[[ Dataset records, beginning ]]

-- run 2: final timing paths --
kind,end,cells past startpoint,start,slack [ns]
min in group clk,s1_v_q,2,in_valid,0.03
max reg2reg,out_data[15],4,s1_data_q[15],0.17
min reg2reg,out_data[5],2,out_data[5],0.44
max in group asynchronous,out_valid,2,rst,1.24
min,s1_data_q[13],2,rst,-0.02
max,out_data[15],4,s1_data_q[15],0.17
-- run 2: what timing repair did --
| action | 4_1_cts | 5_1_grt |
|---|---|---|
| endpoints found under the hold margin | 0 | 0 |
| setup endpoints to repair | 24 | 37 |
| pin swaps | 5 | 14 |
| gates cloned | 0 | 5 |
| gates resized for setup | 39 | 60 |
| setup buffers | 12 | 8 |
## src/rtl/dev_bridge_pkg.sv

```systemverilog
// Shared types and constants for the N-channel CPU/peripheral bridge.
package dev_bridge_pkg;

  typedef enum logic [1:0] {
    ST_IDLE   = 2'd0,
    ST_ACCESS = 2'd1,
    ST_DONE   = 2'd2
  } bridge_state_t;

  localparam logic [2:0] DM_WORD   = 3'd0;
  localparam logic [2:0] DM_HALF_U = 3'd1;
  localparam logic [2:0] DM_HALF_S = 3'd2;
  localparam logic [2:0] DM_BYTE_U = 3'd3;
  localparam logic [2:0] DM_BYTE_S = 3'd4;

  localparam int HWIRQ_W = 6;

endpackage

```

## src/rtl/bridge_lane_align.sv

```systemverilog
// Combinational byte-lane logic: store-side enables/replication/alignment check
// and load-side lane select with zero/sign extension.
module bridge_lane_align
  import dev_bridge_pkg::*;
(
  input  logic [1:0]  i_wrOfs,
  input  logic [2:0]  i_wrMode,
  input  logic [31:0] i_wrData,
  output logic [3:0]  o_be,
  output logic [31:0] o_wrData,
  output logic        o_alignErr,
  input  logic [1:0]  i_rdOfs,
  input  logic [2:0]  i_rdMode,
  input  logic [31:0] i_rdData,
  output logic [31:0] o_rdData
);

  logic [15:0] w_half;
  logic [7:0]  w_byte;

  always_comb begin
    o_be       = 4'h0;
    o_wrData   = i_wrData;
    o_alignErr = 1'b0;
    case (i_wrMode)
      DM_WORD: begin
        o_be       = 4'hF;
        o_alignErr = (i_wrOfs != 2'b00);
      end
      DM_HALF_U, DM_HALF_S: begin
        o_be       = 4'b0011 << i_wrOfs;
        o_wrData   = {2{i_wrData[15:0]}};
        o_alignErr = i_wrOfs[0];
      end
      DM_BYTE_U, DM_BYTE_S: begin
        o_be     = 4'b0001 << i_wrOfs;
        o_wrData = {4{i_wrData[7:0]}};
      end
      default: ;
    endcase
  end

  always_comb begin
    w_half = i_rdOfs[1] ? i_rdData[31:16] : i_rdData[15:0];
    case (i_rdOfs)
      2'd0:    w_byte = i_rdData[7:0];
      2'd1:    w_byte = i_rdData[15:8];
      2'd2:    w_byte = i_rdData[23:16];
      default: w_byte = i_rdData[31:24];
    endcase
    case (i_rdMode)
      DM_HALF_U: o_rdData = {16'h0, w_half};
      DM_HALF_S: o_rdData = {{16{w_half[15]}}, w_half};
      DM_BYTE_U: o_rdData = {24'h0, w_byte};
      DM_BYTE_S: o_rdData = {{24{w_byte[7]}}, w_byte};
      default:   o_rdData = i_rdData;
    endcase
  end

endmodule

```

## src/rtl/dev_bridge_n.sv

```systemverilog
// N-channel CPU-to-peripheral bridge: address decode, access FSM, lane alignment, IRQ sync.
// Optional macro BRIDGE_TIMEOUT_EN adds a dead-device timeout in ACCESS.
module dev_bridge_n
  import dev_bridge_pkg::*;
#(
  parameter int                      NUM_DEV  = 6,
  parameter logic [NUM_DEV*32-1:0]   DEV_BASE = {NUM_DEV{32'h0}},
  parameter logic [NUM_DEV*32-1:0]   DEV_MASK = {NUM_DEV{32'hFFFFFFF0}},
  parameter int                      TIMEOUT  = 15
) (
  input  logic                    clk,
  input  logic                    sys_rstn,
  input  logic                    cpu_req,
  input  logic [31:0]             cpu_addr,
  input  logic                    cpu_we,
  input  logic [2:0]              dm_mode,
  input  logic [31:0]             cpu_wdata,
  output logic [31:0]             cpu_rdata,
  output logic                    cpu_ready,
  output logic                    cpu_stop,
  output logic                    bus_err,
  output logic [HWIRQ_W-1:0]      hwirq,
  output logic [NUM_DEV-1:0]      dev_sel,
  output logic                    dev_we,
  output logic [31:0]             dev_addr,
  output logic [3:0]              dev_be,
  output logic [31:0]             dev_wdata,
  input  logic [NUM_DEV*32-1:0]   dev_rdata,
  input  logic [NUM_DEV-1:0]      dev_ack,
  input  logic [NUM_DEV-1:0]      dev_irq
);

  bridge_state_t r_state, w_next;

  logic [31:0]        r_addr, r_wdata, r_rdata;
  logic               r_we, r_err;
  logic [2:0]         r_mode;
  logic [3:0]         r_be, r_chan;
  logic [HWIRQ_W-1:0] r_hwirq;

  logic               w_hit, w_alignErr, w_reqErr, w_selAck, w_timeout;
  logic [3:0]         w_idx, w_be;
  logic [31:0]        w_shWdata, w_selData, w_extData;
  logic [NUM_DEV-1:0] w_sel;
  logic [15:0]        w_irqPad;
  logic [HWIRQ_W-1:0] w_irq;

  // Descending scan so the lowest matching channel wins on overlapping windows.
  always_comb begin
    w_hit = 1'b0;
    w_idx = 4'd0;
    for (int i = NUM_DEV - 1; i >= 0; i--) begin
      if ((cpu_addr & DEV_MASK[32*i +: 32]) == DEV_BASE[32*i +: 32]) begin
        w_hit = 1'b1;
        w_idx = 4'(i);
      end
    end
  end

  always_comb begin
    w_sel     = '0;
    w_selData = 32'h0;
    w_selAck  = 1'b0;
    for (int i = 0; i < NUM_DEV; i++) begin
      if (r_chan == 4'(i)) begin
        w_sel[i]  = 1'b1;
        w_selData = dev_rdata[32*i +: 32];
        w_selAck  = dev_ack[i];
      end
    end
  end

  bridge_lane_align u_align (
    .i_wrOfs    (cpu_addr[1:0]),
    .i_wrMode   (dm_mode),
    .i_wrData   (cpu_wdata),
    .o_be       (w_be),
    .o_wrData   (w_shWdata),
    .o_alignErr (w_alignErr),
    .i_rdOfs    (r_addr[1:0]),
    .i_rdMode   (r_mode),
    .i_rdData   (w_selData),
    .o_rdData   (w_extData)
  );

  assign w_reqErr = !w_hit || w_alignErr || (dm_mode > DM_BYTE_S);

`ifdef BRIDGE_TIMEOUT_EN
  logic [7:0] r_cnt;

  assign w_timeout = (r_cnt == 8'(TIMEOUT));

  always_ff @(posedge clk or negedge sys_rstn) begin
    if (!sys_rstn) begin
      r_cnt <= 8'd0;
    end else if (r_state == ST_IDLE) begin
      r_cnt <= 8'd0;
    end else if (r_state == ST_ACCESS && !w_selAck && !w_timeout) begin
      r_cnt <= r_cnt + 8'd1;
    end
  end
`else
  assign w_timeout = 1'b0;
`endif

  always_ff @(posedge clk or negedge sys_rstn) begin
    if (!sys_rstn) r_state <= ST_IDLE;
    else           r_state <= w_next;
  end

  always_comb begin
    w_next = r_state;
    case (r_state)
      ST_IDLE:   if (cpu_req) w_next = w_reqErr ? ST_DONE : ST_ACCESS;
      ST_ACCESS: if (w_selAck || w_timeout) w_next = ST_DONE;
      default:   w_next = ST_IDLE;
    endcase
  end

  // Request fields are latched only for accesses that actually reach a device.
  always_ff @(posedge clk or negedge sys_rstn) begin
    if (!sys_rstn) begin
      r_addr  <= 32'h0;
      r_wdata <= 32'h0;
      r_rdata <= 32'h0;
      r_we    <= 1'b0;
      r_err   <= 1'b0;
      r_mode  <= DM_WORD;
      r_be    <= 4'h0;
      r_chan  <= 4'd0;
    end else begin
      case (r_state)
        ST_IDLE: begin
          if (cpu_req) begin
            r_err   <= w_reqErr;
            r_rdata <= 32'h0;
            if (!w_reqErr) begin
              r_addr  <= cpu_addr;
              r_wdata <= w_shWdata;
              r_we    <= cpu_we;
              r_mode  <= dm_mode;
              r_be    <= w_be;
              r_chan  <= w_idx;
            end
          end
        end
        ST_ACCESS: begin
          if (w_selAck) begin
            r_rdata <= r_we ? 32'h0 : w_extData;
            r_err   <= 1'b0;
          end else if (w_timeout) begin
            r_err <= 1'b1;
          end
        end
        default: ;
      endcase
    end
  end

  // Channels beyond the sixth share the top CPU interrupt line.
  always_comb begin
    w_irqPad                 = 16'(dev_irq);
    w_irq                    = w_irqPad[HWIRQ_W-1:0];
    w_irq[HWIRQ_W-1]         = w_irqPad[HWIRQ_W-1] | (|w_irqPad[15:HWIRQ_W]);
  end

  always_ff @(posedge clk or negedge sys_rstn) begin
    if (!sys_rstn) r_hwirq <= '0;
    else           r_hwirq <= w_irq;
  end

  assign hwirq     = r_hwirq;
  assign dev_sel   = (r_state == ST_ACCESS) ? w_sel : '0;
  assign dev_we    = (r_state == ST_ACCESS) && r_we;
  assign dev_be    = (r_state == ST_ACCESS) ? r_be : 4'h0;
  assign dev_addr  = r_addr;
  assign dev_wdata = r_wdata;
  assign cpu_ready = (r_state == ST_DONE);
  assign bus_err   = (r_state == ST_DONE) && r_err;
  assign cpu_rdata = (r_state == ST_DONE) ? r_rdata : 32'h0;
  assign cpu_stop  = ((r_state == ST_IDLE) && cpu_req) || (r_state == ST_ACCESS);

endmodule

```

## config.mk

```make
export PLATFORM = sky130hd
export DESIGN_NAME = dev_bridge_n
export DESIGN_NICKNAME = d
export VERILOG_FILES = /design/src/rtl/dev_bridge_pkg.sv /design/src/rtl/bridge_lane_align.sv /design/src/rtl/dev_bridge_n.sv
export SDC_FILE = /design/constraint.sdc
export NUM_CORES = 1
export LEC_CHECK = 0
export CORE_AREA = 2 2 153 155
export DETAILED_ROUTE_END_ITERATION = 16
export DIE_AREA = 0 0 155 157
export HOLD_SLACK_MARGIN = 0.03
export PLACE_DENSITY = 0.7
export SLEW_MARGIN = 20
export SYNTH_ARGS = -nofsm -noshare
export SYNTH_HDL_FRONTEND = slang
export SYNTH_HIERARCHICAL = 1
export SYNTH_SLANG_ARGS = --single-unit
export TNS_END_PERCENT = 30
```

## constraint.sdc

```tcl
create_clock -name clk -period 1.95 [get_ports clk]
set_input_delay 0.39 -clock clk [delete_from_list [all_inputs] [get_ports clk]]
set_output_delay 0.39 -clock clk [all_outputs]
set_load 0.05 [all_outputs]
```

[[ Dataset records, end ]]

→ Problem details
Read each line of the data and count the ones that include "repair", answering with the number alone.

→ Output
2